My heart is heavy the riot of colors remind me of the bundle of contradictions exiles go through. Perhaps the unbearable heaviness is harder for me as I witness the full blooming of the surroundings while I think thoughts of home, the home I remember, the home I miss--the home and homeland mixing up and oneing in my mind.
Today, I decided to pass through the long route to the University for this Sunday work on readings and more readings and research and more research in my office. I have one purpose: to enjoy the view from the elevated airport highway, the April showers with their yellows so proudly jutting out of the edges of the highway and reaching out to the sunny and cloudless skies of Honolulu. It has been a while that I did not take this long route to the University, avoiding the jam on the approach to Likelike and the winding road moving south, past airplanes and tarmacs and cement and the heat. The Red Hill on an alternative route is far better with its trees and shrubs and flowers and country loneliness.
Sundays I got to work. I like the University better when I can claim it is all mine on a Sunday like this, when students are not expected to call even if sometimes some do, knowing my secret that Sundays I come to write, to read, and to post blogs that sometimes I struggle to write.
I like the illusion that Sundays are all mine even if sometimes this statement is not true. The illusion has something to do with the contract--all in the mind anyway--that University teachers are to teach from Monday to Friday. But when you run a heritage language and culture program like I do, forget that illusion. Weekends could not have their Saturday and Sunday names many times, as these are extensions of weekday work.

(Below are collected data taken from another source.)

This design comes from an exercise in tuning for small area on the open sky130 flow, not from production work.
The RTL was checked by simulation tests, not by an equivalence proof against the original design.
Power is estimated from default activity; no workload was simulated.

== JK ==
Design wwvb_core, start of the top module:
module wwvb_core (
    input  wire        clk,
    input  wire        rst,           
    input  wire [15:0] cmd,
    input  wire        cmd_valid,
    input  wire [39:0] cal_in,
    output reg  [7:0]  rdata,
    output wire [15:0] period_out,
    output wire [15:0] compare_out,
    output reg         cmd_done
);
Size in the first run: roughly 3900 cells after synthesis, roughly 570 flip-flops, ~100 I/O pins, about 0.033 mm² of cells after synthesis.
export LEC_CHECK = 0
export CAP_MARGIN = 20
export CORE_MARGIN = 2
export CORE_UTILIZATION = 60
export GPL_TIMING_DRIVEN = 1
export SLEW_MARGIN = 20
create_clock -name core_clock -period 40.0 [get_ports {clk}]
standard.sh (not shown) runs the stock make flow with config.mk's settings and CLKGATE_MAP_FILE= SYNTH_SCRIPT=/design/flow/synth_recipe.tcl, a recipe that flattens the netlist after the stock synthesis.
==> flow/flow/run.sh <==
#!/bin/bash
# Own flow: the standard layout (standard.sh) with three changes.
# 1. Synthesis: ABC maps the logic with Yosys's default liberty script instead of ORFS's
#    speed script. Everything before ABC, so every register, its name and its cell, is the
#    standard synthesis (synth_recipe.tcl, sourced unchanged).
# 2. CTS: no dummy loads; sink clusters of up to 12 flip-flops on clkbuf_8.
# 3. Port buffers are buf_1 (the smallest buffer).
# Each tool's output goes to flow.log here; ORFS's own logs stay under orfs/logs.
set -euo pipefail
W=$(pwd)
cat > "$W/own_synth.tcl" <<EOT
proc abc {args} {
  set i [lsearch \$args -script]
  if {\$i >= 0} { set args [lreplace \$args \$i [expr {\$i + 1}]] }
  set j [lsearch \$args -constr]
  if {\$j >= 0} { set args [lreplace \$args \$j [expr {\$j + 1}]] }
  yosys abc {*}\$args
}
source $W/synth_recipe.tcl
EOT
sed "s|SYNTH_SCRIPT=[^ ]*synth_recipe.tcl|SYNTH_SCRIPT=$W/own_synth.tcl|" standard.sh > own_standard.sh
grep -q "own_synth.tcl" own_standard.sh
CTS="-sink_clustering_enable -repair_clock_nets -dont_use_dummy_load -sink_clustering_size 12 -sink_clustering_max_diameter 60 -buf_list sky130_fd_sc_hd__clkbuf_8"
bash own_standard.sh "CTS_ARGS=$CTS" "BUFFER_PORTS_ARGS=-buffer_cell sky130_fd_sc_hd__buf_1" finish > "$W/flow.log" 2>&1
What MS does differently from JK at the input level:
diff --git a/flow/config.mk b/flow/config.mk
--- a/flow/config.mk
+++ b/flow/config.mk
@@ -10 +10 @@
-export CORE_UTILIZATION = 60
+export CORE_UTILIZATION = 65
[summary]
The total power of MS was inferior to that of JK. Of MS and JK, the run reporting the lower post-layout instance area was MS. MS reports a higher combinational group share of total power than JK does. Comparing MS against JK, there is no change at all in number of standard cells after synthesis. The worst hold margin reported for MS is smaller than that of JK by 0.0097 ns. Measured against MS, the total of clock buffers placed in the layout of JK comes out at 1.05 times the reference value. Against JK, MS comes in 10 higher on initial antenna violation count. Wire length of the first global-routing pass sits higher in MS than in JK. When the final numbers for MS and JK were put side by side, the wire length turned out to be smaller in JK. Changes observed in MS relative to JK: non-clock buffer count lost 5.6%, proportion of power drawn by the clock network saw a decrease.


wwvb_core, a different RTL version from the one above (not shown whole).
For scale: about 100 I/O pins, roughly 38,000 sq um of cells after synthesis.
Settings: LEC_CHECK=0, CAP_MARGIN=20, CORE_MARGIN=2, CORE_UTILIZATION=50, SLEW_MARGIN=20; clock period 40.0 ns.
run.sh (not shown) runs the stock make flow with config.mk's settings and CLKGATE_MAP_FILE= SYNTH_SCRIPT=/design/flow/synth_recipe.tcl, a recipe that flattens the netlist after the stock synthesis.
Stock flow here: none of the scripts above is used.
Rerun with:
==> flow/flow/run.sh (new file) <==
#!/bin/bash
# Own flow: the standard layout (standard.sh) with two changes.
# 1. Synthesis: ABC maps the logic with Yosys's default liberty script instead of ORFS's
#    speed script. Everything before ABC, so every register, its name and its cell, is the
#    standard synthesis (synth_recipe.tcl, sourced unchanged).
# 2. CTS: no dummy loads; sink clusters of up to 12 flip-flops on clkbuf_8.
# 3. Port buffers are buf_1; placement is not timing driven (40 ns leaves ample slack).
# Each tool's output goes to flow.log here; ORFS's own logs stay under orfs/logs.
set -euo pipefail
W=$(pwd)
cat > "$W/own_synth.tcl" <<EOT
proc abc {args} {
  set i [lsearch \$args -script]
  if {\$i >= 0} { set args [lreplace \$args \$i [expr {\$i + 1}]] }
  set j [lsearch \$args -constr]
  if {\$j >= 0} { set args [lreplace \$args \$j [expr {\$j + 1}]] }
  yosys abc {*}\$args
}
source $W/synth_recipe.tcl
EOT
sed "s|SYNTH_SCRIPT=[^ ]*synth_recipe.tcl|SYNTH_SCRIPT=$W/own_synth.tcl|" standard.sh > own_standard.sh
grep -q "own_synth.tcl" own_standard.sh
CTS="-sink_clustering_enable -repair_clock_nets -dont_use_dummy_load -sink_clustering_size 12 -sink_clustering_max_diameter 60 -buf_list sky130_fd_sc_hd__clkbuf_8"
bash own_standard.sh "CTS_ARGS=$CTS" "BUFFER_PORTS_ARGS=-buffer_cell sky130_fd_sc_hd__buf_1" finish > "$W/flow.log" 2>&1
==> flow/standard.sh (new file) <==
#!/bin/bash
# synth_recipe.tcl (not shown) runs the flow's synth.tcl, then flattens the netlist and writes it again
# the make line also repeats each setting of config.mk as NAME=value (left out here)
make -C /OpenROAD-flow-scripts/flow DESIGN_CONFIG=/design/flow/config.mk WORK_HOME=/design/flow/orfs CLKGATE_MAP_FILE= SYNTH_SCRIPT=/design/flow/synth_recipe.tcl "${@:-finish}"
--- a/flow/config.mk
+++ b/flow/config.mk
@@ -10,2 +10,3 @@
 export CORE_UTILIZATION = 50
+export GPL_TIMING_DRIVEN = 0
 export SLEW_MARGIN = 20
removed: flow/run.sh
Effect:
- cell count is lower by 5.5%
- power is higher by 30%
- count of clock-buffer cells in the layout is lower by 37
- routed wire length is lower by 11%
- global-route usage is lower by 1.4 points
- non-clock buffer count is lower by 31

-- port drivers added, routing unchanged --
The flow's constraints put no driver on any port. The routed layouts listed below were extracted and timed again, unchanged, in two steps. Step 1 sets driving cells, clkbuf_16 on the clock port and buf_2 on the other inputs (assumed; they add their load-dependent delay and slew). Step 2, shift: input delay + t, output delay - t, t = (earliest + latest rising clock arrival at the registers) / 2. This alone moves slack from input paths to output paths. Slacks: ideal / step 1 / step 2; pairs: ideal / step 1.
| run | t (ns) | slack for setup (ns) | pins driven straight from the clock port |
|---|---|---|---|
| JK | 0.776 | 24.953 / 24.953 / 24.953 | 1 |
| MS | 0.796 | 24.929 / 24.929 / 24.929 | 1 |
| the first run of note 2 | 0.700 | 24.155 / 24.082 / 24.781 | 1 |
| the second run of note 2 | 0.766 | 23.204 / 23.139 / 23.906 | 1 |
After both steps setup and hold are still met in every run listed.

But the Sundays that no one bothers me, I come to think, pray, read, write.
The solitude is what moves me--I have time in my hands, space in my hands, aloneness all of my own, presumably, with no interruptions.

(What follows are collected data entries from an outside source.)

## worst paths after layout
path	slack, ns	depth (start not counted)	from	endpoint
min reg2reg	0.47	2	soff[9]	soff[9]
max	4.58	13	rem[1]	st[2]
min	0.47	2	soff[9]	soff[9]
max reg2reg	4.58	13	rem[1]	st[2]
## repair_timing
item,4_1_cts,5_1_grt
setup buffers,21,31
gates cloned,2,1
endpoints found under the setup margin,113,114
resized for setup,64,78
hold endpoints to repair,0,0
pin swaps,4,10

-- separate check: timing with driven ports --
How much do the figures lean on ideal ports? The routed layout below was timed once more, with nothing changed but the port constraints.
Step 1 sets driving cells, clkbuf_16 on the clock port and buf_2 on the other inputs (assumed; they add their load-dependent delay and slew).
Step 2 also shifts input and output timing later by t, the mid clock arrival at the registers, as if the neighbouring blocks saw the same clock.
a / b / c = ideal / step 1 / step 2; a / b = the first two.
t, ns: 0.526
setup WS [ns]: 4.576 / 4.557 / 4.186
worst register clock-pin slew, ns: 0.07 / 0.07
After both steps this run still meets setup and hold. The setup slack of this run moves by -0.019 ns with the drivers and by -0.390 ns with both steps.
Source: an optimization exercise on an open RTL-to-GDS flow (aim: small area, a short achievable clock period and few clock cycles). Production flows keep margins and buffers that such runs may drop.
RTL that was checked went through simulation tests only; none was proved equivalent to the original.

## run H
Design ircodec, start of the top module:
module ircodec (
    input  wire        clk,
    input  wire        rst,
    input  wire        cmd_valid,
    output wire        cmd_ready,
    input  wire [31:0] cmd_word,
    input  wire [31:0] cmd_arg0,
    input  wire [31:0] cmd_arg1,
    output wire [31:0] res0,
    output wire [31:0] res1,
    output wire [31:0] status,
    output wire [31:0] cfg_state,
    output wire [31:0] cfg_res,
    output wire [31:0] cfg_margin,
    output wire [31:0] tt_leader,
    output wire [31:0] tt_bit0,
    output wire [31:0] tt_bit1,
    output wire [31:0] tt_ending,
    output wire [31:0] tt_margin,
    output wire [31:0] enc_state,
    output wire [31:0] seq_tx,
    output wire [31:0] seq_next,
    output wire [31:0] dec_result,
    output wire [7:0]  pl_rd_addr,
    input  wire [7:0]  pl_rd_data,
    output reg         pl_we,
    output wire [7:0]  pl_wr_addr,
    output wire [7:0]  pl_wr_data,
    output reg         tx_we,
    output wire [6:0]  tx_addr,
    output wire [31:0] tx_wdata,
    output wire [6:0]  rx_rd_addr,
    input  wire [31:0] rx_rd_data,
    output reg         dst_we,
    output wire [7:0]  dst_wr_addr,
    output wire [7:0]  dst_wr_data,
    output wire [7:0]  dst_rd_addr,
    input  wire [7:0]  dst_rd_data
);
clock: 12.0 ns
lec_check: 0
cap_margin: 20
core_margin: 2
core_utilization: 55
slew_margin: 20
tns_end_percent: 5
standard.sh (not shown) runs the stock make flow with config.mk's settings and CLKGATE_MAP_FILE= SYNTH_SCRIPT=/design/flow/synth_recipe.tcl, a recipe that flattens the netlist after the stock synthesis.
==> flow/flow/run.sh <==
#!/bin/bash
# Standard layout with three changes: repair_timing aims below the clock
# period (setup margin 8.5 ns), the ports get plain buf_1 buffers, and the
# clock tree uses larger sink clusters without dummy loads. Each tool's
# output goes to its own log under orfs/logs; make's output to
# standard_make.log.
set -euo pipefail
export SETUP_SLACK_MARGIN=8.5
export BUFFER_PORTS_ARGS="-buffer_cell sky130_fd_sc_hd__buf_1"
export CTS_ARGS="-sink_clustering_enable -repair_clock_nets -dont_use_dummy_load -sink_clustering_size 24 -sink_clustering_max_diameter 80 -buf_list sky130_fd_sc_hd__clkbuf_16"
bash standard.sh > standard_make.log 2>&1
Run H was carried through to the last stage, and its layout satisfied the timing, DRC and antenna checks.
Inputs modified between run H and run Y:
--- a/flow/design.v
+++ b/flow/design.v
@@ -119,23 +119,25 @@
     wire [15:0] t_li = {1'b0, t_la[15:1]};
     reg        illegal;
     reg [8:0]  a0l, a1l;      
     reg        a0h, a1h;      
     reg [7:0]  w;             
     reg [7:0]  wa;            
     reg [31:0] wd;            
     reg [7:0]  pd;            
     reg        sel_m, sel_l;  
     reg [7:0]  ra;            
     reg [6:0]  ri;            
+    reg [7:0]  byte_r;        
     reg        done;
+    reg        use_in;        
     reg        flag;          
     reg [3:0]  ksel;          
     reg [3:0]  post_err;      
     reg [3:0]  err_r;         
     reg [120:0] dbuf;         
     reg        x_clr;         
     reg [4:0]  ctr;
     reg [1:0]  vsel;
     reg        ovf;
     assign cmd_ready  = rdy;
     assign res0       = r_res0;
@@ -224,24 +226,23 @@
             default: shot_byte = r_seq_tx[7:0];
         endcase
     end
     wire [31:0] sc_seq = {dbuf[104:97], dbuf[112:105], dbuf[120:113], dst_rd_data};
     wire        sc_hit = ({dbuf[104:97], dbuf[112:105], dbuf[120:113]} == r_seq_next[31:8]) &&
                          (dst_rd_data == r_seq_next[7:0]);
     wire acc_enc = (cmd_word == 32'd2) && tt_valid &&
                    (cmd_arg0[31:9] == 23'd0) && !(cmd_arg0[8] && (|cmd_arg0[7:0])) &&
                    (cmd_arg1[31:8] == 24'd0) && !(cmd_arg1[7] && (|cmd_arg1[6:0])) &&
                    (cmd_arg1[7:0] != 8'd0);
     wire acc_sb  = (cmd_word == 32'd4);
-    wire [7:0] cur_byte = pl_rd_data;
-    wire [8:0] pcur_inc = pcur + 9'd1;
+    wire [7:0] cur_byte = use_in ? pl_rd_data : byte_r;
     wire [1:0] e_ph = (phase == PH_LEADER) ? PH_DATA : phase;
     wire e_data  = (e_ph == PH_DATA);
     wire e_wok   = (w < a1l[7:0]);
     wire e_pclt  = (pcur < a0l);
     wire e_bit   = e_data && e_wok && e_pclt;
     wire e_end   = ((e_ph == PH_ENDING) || (e_data && !e_pclt)) && e_wok;
     task finish(input [31:0] v0, input [31:0] v1, input [3:0] code);
         begin
             r_res0  <= v0;
             r_res1  <= v1;
             st_code <= code;
@@ -296,47 +297,50 @@
             dbuf <= {dst_rd_data, dbuf[120:8]};
         else
             dbuf <= {dbuf[119:0], sym_bit};
         if (state == S_IMUL || state == S_IDIV)
             dbuf[36:0] <= x_next;
         begin
             ri <= ri + 7'd1;
             wd     <= sym_leader;
             pd     <= 8'h4C;
             wa     <= 8'd0;
             w      <= w + 8'd1;
+            byte_r <= cur_byte;
+            use_in <= 1'b1;
             case (state)
                 S_RST: begin
                     state <= S_IDLE;
                     rdy   <= 1'b1;
                 end
                 S_IDLE: begin
                     wa      <= 8'd0;
                     wd      <= sym_leader;
                     pd      <= 8'h4C;
                     w       <= {7'd0, acc_sb || (phase == PH_LEADER)};
                     done    <= 1'b0;
+                    use_in  <= 1'b1;
                     illegal <= (cmd_word[31:8] != 24'd0) ||
                                (cmd_word[7:0] == 8'd0) || (cmd_word[7:0] > 8'd5);
                     a0l     <= cmd_arg0[8:0];
                     a1l     <= cmd_arg1[8:0];
                     a0h     <= |cmd_arg0[31:9];
                     a1h     <= |cmd_arg1[31:9];
                     ri      <= {6'd0, cmd_valid};
                     if (cmd_valid) begin
                         rdy       <= 1'b0;
                         state     <= acc_enc ? S_ENC : acc_sb ? S_SB : S_DISP;
                         tx_we     <= acc_enc && (phase == PH_LEADER);
                         pl_we     <= acc_sb;
                         st_lastop <= cmd_word[7:0];
-                        ra        <= (bcur == 3'd7) ? pcur_inc[7:0] : pcur[7:0];
+                        ra        <= pcur[7:0] + 8'd1;
                     end
                 end
                 S_DISP: begin
                     if (illegal) begin
                         finish(32'd0, 32'd0, C_ILLEGAL);
                     end else begin
                         case (st_lastop[2:0])
                             3'd1: begin  
                                 if (tt_valid) begin
                                     finish(32'd0, 32'd0, C_ALREADY);
                                 end else if (res_bad) begin
@@ -438,34 +442,38 @@
                 S_ICHK5: begin
                     if (flag) begin
                         tt_valid <= 1'b1;
                         finish(32'd0, 32'd0, C_OK);
                     end else begin
                         init_clear;
                         finish(32'd0, 32'd0, C_CFGINV);
                     end
                 end
                 S_ENC: begin
                     tx_we  <= 1'b0;
+                    byte_r <= cur_byte;
+                    use_in <= 1'b0;
                     if (done) begin
                         finish({24'd0, w}, 32'd1, C_OK);
                     end else if (e_bit) begin
                         tx_we <= 1'b1;
                         wa    <= w;
                         wd    <= cur_byte[bcur] ? sym_bit1 : sym_bit0;
                         w     <= w + 8'd1;
                         phase <= PH_DATA;
                         bcur  <= bcur + 3'd1;
-                        if (bcur == 3'd7)
-                            pcur <= pcur_inc;
-                        ra <= (bcur[2:1] == 2'b11) ? pcur_inc[7:0] : pcur[7:0];
+                        if (bcur == 3'd7) begin
+                            pcur   <= pcur + 9'd1;
+                            use_in <= 1'b1;
+                            ra     <= ra + 8'd1;
+                        end
                     end else if (e_end) begin
                         tx_we <= 1'b1;
                         wa    <= w;
                         wd    <= sym_ending;
                         w     <= w + 8'd1;
                         phase <= PH_LEADER;
                         pcur  <= 9'd0;
                         bcur  <= 3'd0;
                         done  <= 1'b1;
                     end else begin
                         phase <= (e_data && !e_pclt) ? PH_ENDING : e_ph;
Findings:
Run Y reports a higher synthesized area than run H does.
The synthesized area per cell in run Y sits about 0.4% above the value recorded for run H.
Compared with run H, fmax in run Y increased by a few percent.
Count of H-tree levels built during CTS across run Y and run H: no real change.
Re worst setup margin: run Y and run H aren't equal, and the higher value belongs to run Y.
Testbench counts of run Y, summed over its fixed seeds: cycles 29,419.
The RTL of run H was laid out without a check of its function.

[separate check: timing with driven ports]
Ports are ideal in the flow. The routed layouts listed here were re-timed in OpenROAD.
Step 1 (the two cells are an assumption about what drives the block):
set clk [get_ports {clk}]
set_driving_cell -lib_cell sky130_fd_sc_hd__clkbuf_16 $clk
set_driving_cell -lib_cell sky130_fd_sc_hd__buf_2 [delete_from_list [all_inputs] $clk]
Step 2 adds t to the input delays and takes it off the output delays; t is the mean of the earliest and latest rising clock arrival at the registers after step 1. Input paths then give back, and output paths get back, about the clock's delay inside the block.
Slacks: ideal / step 1 / step 2; pairs: ideal / step 1.
run | shift t [ns] | setup WS [ns] | hold slack, ns | clock arrival spread, ns | cell pins on the clock port's net
run H | 0.639 | 7.918 / 7.963 / 7.324 | 0.383 / 0.383 / 0.383 | 0.088 / 0.088 | 1
run Y | 0.641 | 8.043 / 8.046 / 7.437 | 0.425 / 0.425 / 0.425 | 0.091 / 0.091 | 1
After both steps every run listed still meets setup and hold. For run Y, which loses most, drivers alone change the setup slack by +0.003 ns; drivers and shift together by -0.606 ns.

Well, some friends know that I come to the University to work and they do call as well, making me a 24/7 worker, a 7/31 laborer, and a 12/365 public servant for this new land that has somehow welcomed me as its own.

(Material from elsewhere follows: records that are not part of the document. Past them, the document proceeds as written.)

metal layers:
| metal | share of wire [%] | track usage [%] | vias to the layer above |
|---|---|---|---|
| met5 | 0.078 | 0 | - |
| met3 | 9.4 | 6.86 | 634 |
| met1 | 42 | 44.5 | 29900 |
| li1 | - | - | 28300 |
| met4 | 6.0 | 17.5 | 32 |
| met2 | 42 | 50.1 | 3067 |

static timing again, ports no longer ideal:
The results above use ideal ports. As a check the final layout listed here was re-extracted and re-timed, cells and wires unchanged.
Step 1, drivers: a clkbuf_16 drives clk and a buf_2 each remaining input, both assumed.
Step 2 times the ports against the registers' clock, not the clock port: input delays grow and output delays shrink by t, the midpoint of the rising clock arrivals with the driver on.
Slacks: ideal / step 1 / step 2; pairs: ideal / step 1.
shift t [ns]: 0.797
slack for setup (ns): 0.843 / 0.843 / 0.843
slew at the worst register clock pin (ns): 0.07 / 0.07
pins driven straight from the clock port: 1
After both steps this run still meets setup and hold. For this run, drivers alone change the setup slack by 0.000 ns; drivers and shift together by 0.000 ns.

When things like this happen, I feel like a newly arrived immigrant from England, from Ireland, from Scotland, from all white places of the while settlers trying to tame the wild in these parts. We are kindred spirits now, I tell myself, and I tell that in honor of their memory.
I think of the first settlers of Jamestown in Virginia, they who came from from England in search of materials goods, wealth, and the good life. Oh, these ideas of migration is what drives us exiles and immigrants to seek the ways to pursue these ideas. Knowing the settlers of Jamestown from my trip to that settlement last year and the feature article on Time, I feel the contours of the challenges that settlers went through, with a drought that lasted for a long time, and with the James River providing drinking water, dysentery, death. I walked Jamestown's firefly lit colonial center, the place where the settlers first anchored, the historical marker telling us exactly of the frozen time. Human history, indeed, is eternal, as time is.
But back to this Sunday's morning ceremony.
I took the long road with its tradeoff: the yellow of the April showers that line the stretch of the airport highway.
The flowers are fiery and feisty even in the midmorning sun, with only a whiff of fresh air from the sea to my right and from the mountains on my left. You pull down the visor to block the rays and to protect you from the pearly rays that hit the cement as you gas up a bit to let you the wind be on your face. You take in all the air, fresh in this morning hours, and you remember the fresh air of the Pagudpud see, the fresh air of Davila in Pasuquin where you did your ethnolinguistic fieldwork a long time ago, and the fresh air of the Padsan River in Laoag where the mountains in the east were not yet raped by loggers and rapacious leaders who only knew how to count the commission money for looking the other way around when ancient trees go the way of lumbers and board feets and sala sets, this last one a tropy for the rich and the nouveau rich.